[Start of Attachment]
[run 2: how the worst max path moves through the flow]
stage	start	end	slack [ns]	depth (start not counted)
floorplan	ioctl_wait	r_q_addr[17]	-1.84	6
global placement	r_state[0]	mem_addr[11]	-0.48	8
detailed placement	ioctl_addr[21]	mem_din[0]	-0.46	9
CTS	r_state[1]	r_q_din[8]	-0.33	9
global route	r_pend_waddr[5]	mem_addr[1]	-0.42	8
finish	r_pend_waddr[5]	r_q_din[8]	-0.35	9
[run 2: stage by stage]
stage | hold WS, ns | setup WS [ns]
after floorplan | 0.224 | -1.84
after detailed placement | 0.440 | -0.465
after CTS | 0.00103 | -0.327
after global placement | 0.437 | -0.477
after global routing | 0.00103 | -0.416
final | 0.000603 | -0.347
==> src/rtl/mem_port_arbiter_if.sv <==
`timescale 1ns/1ps
// Signal bundle for mem_port_arbiter: fetch port, data port, exception
// input and the single shared memory port.
//   slave  - the arbiter's view (requests in, responses and memory strobes out)
//   master - the surrounding core/memory view
interface mem_port_arbiter_if;
   // fetch port
   logic        i_req;
   logic [31:0] i_addr;
   logic [31:0] i_rdata;
   logic        i_ack;
   logic        i_err;
   // data port
   logic        d_req;
   logic        d_we;
   logic [31:0] d_addr;
   logic [31:0] d_wdata;
   logic [31:0] d_rdata;
   logic        d_ack;
   logic        d_err;
   // hardware exception
   logic        exc_req;
   logic [31:0] exc_code;
   logic        exc_done;
   // memory side
   logic [31:0] mem_addr;
   logic [31:0] mem_wdata;
   logic        mem_read;
   logic        mem_write;
   logic        mem_cause_write;
   logic [31:0] mem_cause_code;
   logic [31:0] mem_rdata;

   modport slave (
      input  i_req, i_addr,
      input  d_req, d_we, d_addr, d_wdata,
      input  exc_req, exc_code,
      input  mem_rdata,
      output i_rdata, i_ack, i_err,
      output d_rdata, d_ack, d_err,
      output exc_done,
      output mem_addr, mem_wdata, mem_read, mem_write,
      output mem_cause_write, mem_cause_code
   );

   modport master (
      output i_req, i_addr,
      output d_req, d_we, d_addr, d_wdata,
      output exc_req, exc_code,
      output mem_rdata,
      input  i_rdata, i_ack, i_err,
      input  d_rdata, d_ack, d_err,
      input  exc_done,
      input  mem_addr, mem_wdata, mem_read, mem_write,
      input  mem_cause_write, mem_cause_code
   );
endinterface

==> src/rtl/mem_port_arbiter.sv <==
`timescale 1ns/1ps
// Shares one single-cycle memory port between a fetch port and a data port.
// Each access runs IDLE -> ACCESS -> RESP (ack two cycles after the request
// is first seen in IDLE). A pending hardware exception takes a one-cycle
// CAUSE slot from IDLE to write the Cause register; it never interrupts an
// access already in flight. Simultaneous requests alternate round-robin.
module mem_port_arbiter #(
   parameter logic [31:0] CAUSE_ADDR = 32'h0000_0800,
   parameter logic [31:0] MEM_TOP    = 32'h0000_07FC
) (
   input  logic             clk,
   input  logic             rst,
   mem_port_arbiter_if.slave bus
);

   typedef enum logic [1:0] {
      IDLE   = 2'd0,
      ACCESS = 2'd1,
      RESP   = 2'd2,
      CAUSE  = 2'd3
   } state_t;

   state_t      state;
   state_t      state_nx;

   // grant decisions made in IDLE
   logic        grant_i;
   logic        grant_d;

   // latched transaction
   logic        port_d;      // 1 = data port owns the current access
   logic        lat_we;
   logic        lat_err;
   logic [31:0] addr_q;
   logic [31:0] wdata_q;

   // registered responses
   logic [31:0] i_rdata_q;
   logic [31:0] d_rdata_q;
   logic [31:0] access_rdata;

   // round-robin: 1 = data port was served last, so a tie goes to fetch
   logic        last_d;

   // exception capture
   logic        exc_pending;
   logic [31:0] exc_code_q;

   // one-cycle strobes decoded from the state
   logic        i_ack;
   logic        i_err;
   logic        d_ack;
   logic        d_err;
   logic        exc_done;
   logic        mem_read;
   logic        mem_write;
   logic        mem_cause_write;

   // Misaligned, beyond the array (except the Cause register), or an
   // instruction fetch from the Cause register.
   function automatic logic access_err(input logic [31:0] addr, input logic fetch);
      logic misaligned;
      logic cause_hit;
      logic out_of_range;
      misaligned   = (addr[1:0] != 2'b00);
      cause_hit    = (addr == CAUSE_ADDR);
      out_of_range = (addr > MEM_TOP) && !cause_hit;
      return misaligned || out_of_range || (fetch && cause_hit);
   endfunction

   // State register.
   always_ff @(posedge clk) begin
      if (rst) begin
         state <= IDLE;
      end else begin
         state <= state_nx;
      end
   end

   // Next state, grant arbitration and the per-state strobes.
   always_comb begin
      state_nx        = state;
      grant_i         = 1'b0;
      grant_d         = 1'b0;
      i_ack           = 1'b0;
      i_err           = 1'b0;
      d_ack           = 1'b0;
      d_err           = 1'b0;
      exc_done        = 1'b0;
      mem_read        = 1'b0;
      mem_write       = 1'b0;
      mem_cause_write = 1'b0;
      case (state)
         IDLE: begin
            if (exc_pending) begin
               state_nx = CAUSE;
            end else if (bus.i_req && bus.d_req) begin
               grant_i  = last_d;
               grant_d  = !last_d;
               state_nx = ACCESS;
            end else if (bus.i_req) begin
               grant_i  = 1'b1;
               state_nx = ACCESS;
            end else if (bus.d_req) begin
               grant_d  = 1'b1;
               state_nx = ACCESS;
            end
         end
         ACCESS: begin
            mem_read  = !lat_err && !lat_we;
            mem_write = !lat_err &&  lat_we;
            state_nx  = RESP;
         end
         RESP: begin
            i_ack    = !port_d;
            i_err    = !port_d && lat_err;
            d_ack    =  port_d;
            d_err    =  port_d && lat_err;
            state_nx = IDLE;
         end
         CAUSE: begin
            mem_cause_write = 1'b1;
            exc_done        = 1'b1;
            state_nx        = IDLE;
         end
         default: begin
            state_nx = IDLE;
         end
      endcase
   end

   // Transaction latch: captured on grant and held until the next grant, so
   // mem_addr/mem_wdata keep their last value outside ACCESS.
   always_ff @(posedge clk) begin
      if (rst) begin
         port_d  <= 1'b0;
         lat_we  <= 1'b0;
         lat_err <= 1'b0;
         addr_q  <= '0;
         wdata_q <= '0;
      end else if (grant_d) begin
         port_d  <= 1'b1;
         lat_we  <= bus.d_we;
         lat_err <= access_err(bus.d_addr, 1'b0);
         addr_q  <= bus.d_addr;
         wdata_q <= bus.d_wdata;
      end else if (grant_i) begin
         port_d  <= 1'b0;
         lat_we  <= 1'b0;
         lat_err <= access_err(bus.i_addr, 1'b1);
         addr_q  <= bus.i_addr;
      end
   end

   // Writes and errored accesses respond with zero data.
   assign access_rdata = (lat_err || lat_we) ? '0 : bus.mem_rdata;

   // Response data registered at the end of ACCESS for the owning port.
   always_ff @(posedge clk) begin
      if (rst) begin
         i_rdata_q <= '0;
         d_rdata_q <= '0;
      end else if (state == ACCESS) begin
         if (port_d) begin
            d_rdata_q <= access_rdata;
         end else begin
            i_rdata_q <= access_rdata;
         end
      end
   end

   // Round-robin pointer: remembers the port just served; CAUSE slots leave it.
   always_ff @(posedge clk) begin
      if (rst) begin
         last_d <= 1'b1;
      end else if (state == RESP) begin
         last_d <= port_d;
      end
   end

   // Exception capture. A new pulse takes priority over the clear in CAUSE,
   // so a pulse landing in the CAUSE cycle re-arms another slot.
   always_ff @(posedge clk) begin
      if (rst) begin
         exc_pending <= 1'b0;
         exc_code_q  <= '0;
      end else if (bus.exc_req) begin
         exc_pending <= 1'b1;
         exc_code_q  <= bus.exc_code;
      end else if (state == CAUSE) begin
         exc_pending <= 1'b0;
      end
   end

   assign bus.i_rdata         = i_rdata_q;
   assign bus.i_ack           = i_ack;
   assign bus.i_err           = i_err;
   assign bus.d_rdata         = d_rdata_q;
   assign bus.d_ack           = d_ack;
   assign bus.d_err           = d_err;
   assign bus.exc_done        = exc_done;
   assign bus.mem_addr        = addr_q;
   assign bus.mem_wdata       = wdata_q;
   assign bus.mem_read        = mem_read;
   assign bus.mem_write       = mem_write;
   assign bus.mem_cause_write = mem_cause_write;
   assign bus.mem_cause_code  = exc_code_q;

endmodule
<file path="config.mk">
export PLATFORM = sky130hd
export DESIGN_NAME = button_conditioner
export DESIGN_NICKNAME = d
export VERILOG_FILES = /design/src/rtl/button_pkg.sv /design/src/rtl/btn_debounce_ch.sv /design/src/rtl/button_conditioner.sv
export SDC_FILE = /design/constraint.sdc
export NUM_CORES = 1
export LEC_CHECK = 0
export CORE_MARGIN = 1
export CORE_UTILIZATION = 50
export CTS_CLUSTER_SIZE = 8
export DETAILED_ROUTE_END_ITERATION = 8
export PLACE_DENSITY = 0.8
export SETUP_SLACK_MARGIN = 0.3
export SYNTH_ARGS = -nofsm -noshare
export SYNTH_HDL_FRONTEND = slang
export SYNTH_SLANG_ARGS = --single-unit
</file>
<file path="constraint.sdc">
create_clock -name clk -period 1.9 [get_ports clk]
set_input_delay 0.475 -clock clk [delete_from_list [all_inputs] [get_ports clk]]
set_output_delay 0.475 -clock clk [all_outputs]
set_load 0.05 [all_outputs]
</file>
<file path="src/rtl/button_pkg.sv">
// Shared types and constants for the two-player button conditioner.
package button_pkg;

  // Debounce counter width; wide enough for any legal DEBOUNCE_CYCLES.
  localparam int unsigned DBNC_CNT_W = 16;

  // Per-channel debounce state.
  typedef enum logic [1:0] {
    STABLE_LO  = 2'd0,
    CONFIRM_HI = 2'd1,
    STABLE_HI  = 2'd2,
    CONFIRM_LO = 2'd3
  } dbnc_state_t;

endpackage

</file>
<file path="src/rtl/btn_debounce_ch.sv">
// One button channel: 2-flop synchronizer, debounce FSM with counter,
// and registered press/release pulses. o_press_next is the value the
// press pulse register loads on the coming edge. The top uses it so that
// its tie register pulses in the same cycle as the press pulses.
module btn_debounce_ch
  import button_pkg::*;
#(
  parameter int unsigned DEBOUNCE_CYCLES = 4
) (
  input  logic i_clk,
  input  logic i_rst_n,
  input  logic i_raw,
  output logic o_level,
  output logic o_press,
  output logic o_release,
  output logic o_press_next
);

  // Count value that completes a confirmation on the current edge.
  localparam logic [DBNC_CNT_W-1:0] CNT_LAST = DBNC_CNT_W'(DEBOUNCE_CYCLES - 1);
  localparam logic [DBNC_CNT_W-1:0] CNT_ONE  = DBNC_CNT_W'(1);

  logic                  r_sync1;
  logic                  r_sync2;
  dbnc_state_t           r_state;
  dbnc_state_t           w_state_nxt;
  logic [DBNC_CNT_W-1:0] r_cnt;
  logic [DBNC_CNT_W-1:0] w_cnt_nxt;
  logic                  r_level;
  logic                  w_level_nxt;
  logic                  r_press;
  logic                  w_press_nxt;
  logic                  r_release;
  logic                  w_release_nxt;

  // Bring the asynchronous pin into the clock domain.
  always_ff @(posedge i_clk or negedge i_rst_n) begin
    if (!i_rst_n) begin
      r_sync1 <= 1'b0;
      r_sync2 <= 1'b0;
    end else begin
      r_sync1 <= i_raw;
      r_sync2 <= r_sync1;
    end
  end

  // FSM state, counter, level and pulse registers.
  always_ff @(posedge i_clk or negedge i_rst_n) begin
    if (!i_rst_n) begin
      r_state   <= STABLE_LO;
      r_cnt     <= '0;
      r_level   <= 1'b0;
      r_press   <= 1'b0;
      r_release <= 1'b0;
    end else begin
      r_state   <= w_state_nxt;
      r_cnt     <= w_cnt_nxt;
      r_level   <= w_level_nxt;
      r_press   <= w_press_nxt;
      r_release <= w_release_nxt;
    end
  end

  // Next-state logic; the counter saturates at CNT_LAST by construction.
  always_comb begin
    w_state_nxt   = r_state;
    w_cnt_nxt     = r_cnt;
    w_level_nxt   = r_level;
    w_press_nxt   = 1'b0;
    w_release_nxt = 1'b0;
    case (r_state)
      STABLE_LO: begin
        if (r_sync2) begin
          w_state_nxt = CONFIRM_HI;
          w_cnt_nxt   = CNT_ONE;
        end
      end
      CONFIRM_HI: begin
        if (!r_sync2) begin
          w_state_nxt = STABLE_LO;
          w_cnt_nxt   = '0;
        end else if (r_cnt == CNT_LAST) begin
          w_state_nxt = STABLE_HI;
          w_cnt_nxt   = '0;
          w_level_nxt = 1'b1;
          w_press_nxt = 1'b1;
        end else begin
          w_cnt_nxt = r_cnt + CNT_ONE;
        end
      end
      STABLE_HI: begin
        if (!r_sync2) begin
          w_state_nxt = CONFIRM_LO;
          w_cnt_nxt   = CNT_ONE;
        end
      end
      CONFIRM_LO: begin
        if (r_sync2) begin
          w_state_nxt = STABLE_HI;
          w_cnt_nxt   = '0;
        end else if (r_cnt == CNT_LAST) begin
          w_state_nxt   = STABLE_LO;
          w_cnt_nxt     = '0;
          w_level_nxt   = 1'b0;
          w_release_nxt = 1'b1;
        end else begin
          w_cnt_nxt = r_cnt + CNT_ONE;
        end
      end
      default: begin
        w_state_nxt = STABLE_LO;
        w_cnt_nxt   = '0;
        w_level_nxt = 1'b0;
      end
    endcase
  end

  assign o_level      = r_level;
  assign o_press      = r_press;
  assign o_release    = r_release;
  assign o_press_next = w_press_nxt;

endmodule

</file>
<file path="src/rtl/button_conditioner.sv">
// Debounces both player buttons and flags simultaneous presses (tie).
module button_conditioner
  import button_pkg::*;
#(
  parameter int unsigned DEBOUNCE_CYCLES = 4,
  parameter int unsigned CLOCK_FREQ      = 1
) (
  input  logic clk,
  input  logic reset,
  input  logic btn1_raw,
  input  logic btn2_raw,
  output logic btn1,
  output logic btn2,
  output logic btn1_press,
  output logic btn2_press,
  output logic btn1_release,
  output logic btn2_release,
  output logic tie
);

  // Reject parameter values outside the supported range at elaboration.
  if (CLOCK_FREQ < 1 || DEBOUNCE_CYCLES < 2 ||
      DEBOUNCE_CYCLES > ((1 << DBNC_CNT_W) - 1)) begin : g_bad_params
    $error("button_conditioner: illegal DEBOUNCE_CYCLES or CLOCK_FREQ");
  end

  logic w_press1_nxt;
  logic w_press2_nxt;
  logic r_tie;

  btn_debounce_ch #(
    .DEBOUNCE_CYCLES(DEBOUNCE_CYCLES)
  ) u_ch1 (
    .i_clk        (clk),
    .i_rst_n      (reset),
    .i_raw        (btn1_raw),
    .o_level      (btn1),
    .o_press      (btn1_press),
    .o_release    (btn1_release),
    .o_press_next (w_press1_nxt)
  );

  btn_debounce_ch #(
    .DEBOUNCE_CYCLES(DEBOUNCE_CYCLES)
  ) u_ch2 (
    .i_clk        (clk),
    .i_rst_n      (reset),
    .i_raw        (btn2_raw),
    .o_level      (btn2),
    .o_press      (btn2_press),
    .o_release    (btn2_release),
    .o_press_next (w_press2_nxt)
  );

  // Tie is registered alongside the press pulses it combines.
  always_ff @(posedge clk or negedge reset) begin
    if (!reset) r_tie <= 1'b0;
    else        r_tie <= w_press1_nxt & w_press2_nxt;
  end

  assign tie = r_tie;

endmodule

</file>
[End of Attachment]
▶ **What this task involves**: Read the entries and select each line where the word "master" is found.

▶ **Solution to this task**:
//   master - the surrounding core/memory view
   modport master (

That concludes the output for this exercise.